= Rosa Cunningham =

American soldier and civil rights advocate

Rosa Ethel Cunningham (February 19, 1890 – May 25, 1987) was an American soldier and civil rights advocate. She was inducted into the Iowa Women's Hall of Fame.

== Biography ==
Cunningham was born on February 19, 1890, in Kansas City, Missouri, to parents Emma and George Ryland McKean. Cunningham received most of her early education in Natchez, Mississippi. In 1918, she married Edward Cunningham. Her first job was working for South West Bell Telephone Company, where she became acting manager. After Edward Cunningham died, she moved to Des Moines, Iowa, and worked at D. J. Joint Stock Land Bank, and later the V. U. Sigler Investment Company. Cunningham was elected the president of the Iowa Federation of Business and Professional Women for 1928. She is credited with convincing the National Federation of Business and Professional Women's Clubs to support the Equal Rights Amendment.
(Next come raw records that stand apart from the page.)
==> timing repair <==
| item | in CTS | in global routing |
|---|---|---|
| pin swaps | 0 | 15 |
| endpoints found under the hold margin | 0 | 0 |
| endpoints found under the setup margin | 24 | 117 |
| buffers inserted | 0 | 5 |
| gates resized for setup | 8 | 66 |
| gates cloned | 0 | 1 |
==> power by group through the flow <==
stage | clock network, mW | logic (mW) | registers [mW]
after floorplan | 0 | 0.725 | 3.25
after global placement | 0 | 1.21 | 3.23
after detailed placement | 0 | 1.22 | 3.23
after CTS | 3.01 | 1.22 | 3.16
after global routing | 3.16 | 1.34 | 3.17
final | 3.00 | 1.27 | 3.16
In 1943, Cunningham enlisted in the Women's Army Corps. After completing officer training in Fort Oglethorpe, Georgia, she served for nine years. After being discharged, she worked at the Veteran's Memorial Auditorium for several years, managing records of veterans in Iowa and planning Memorial and Veterans' Day services. She worked for many years with the American Legion. In 1978, she was appointed to the Iowa Commission on the Status of Women, and two years later, Cunningham was inducted into the Iowa Women's Hall of Fame. Cunningham posthumously received the Iowa National Guard's Distinguished Service Medal.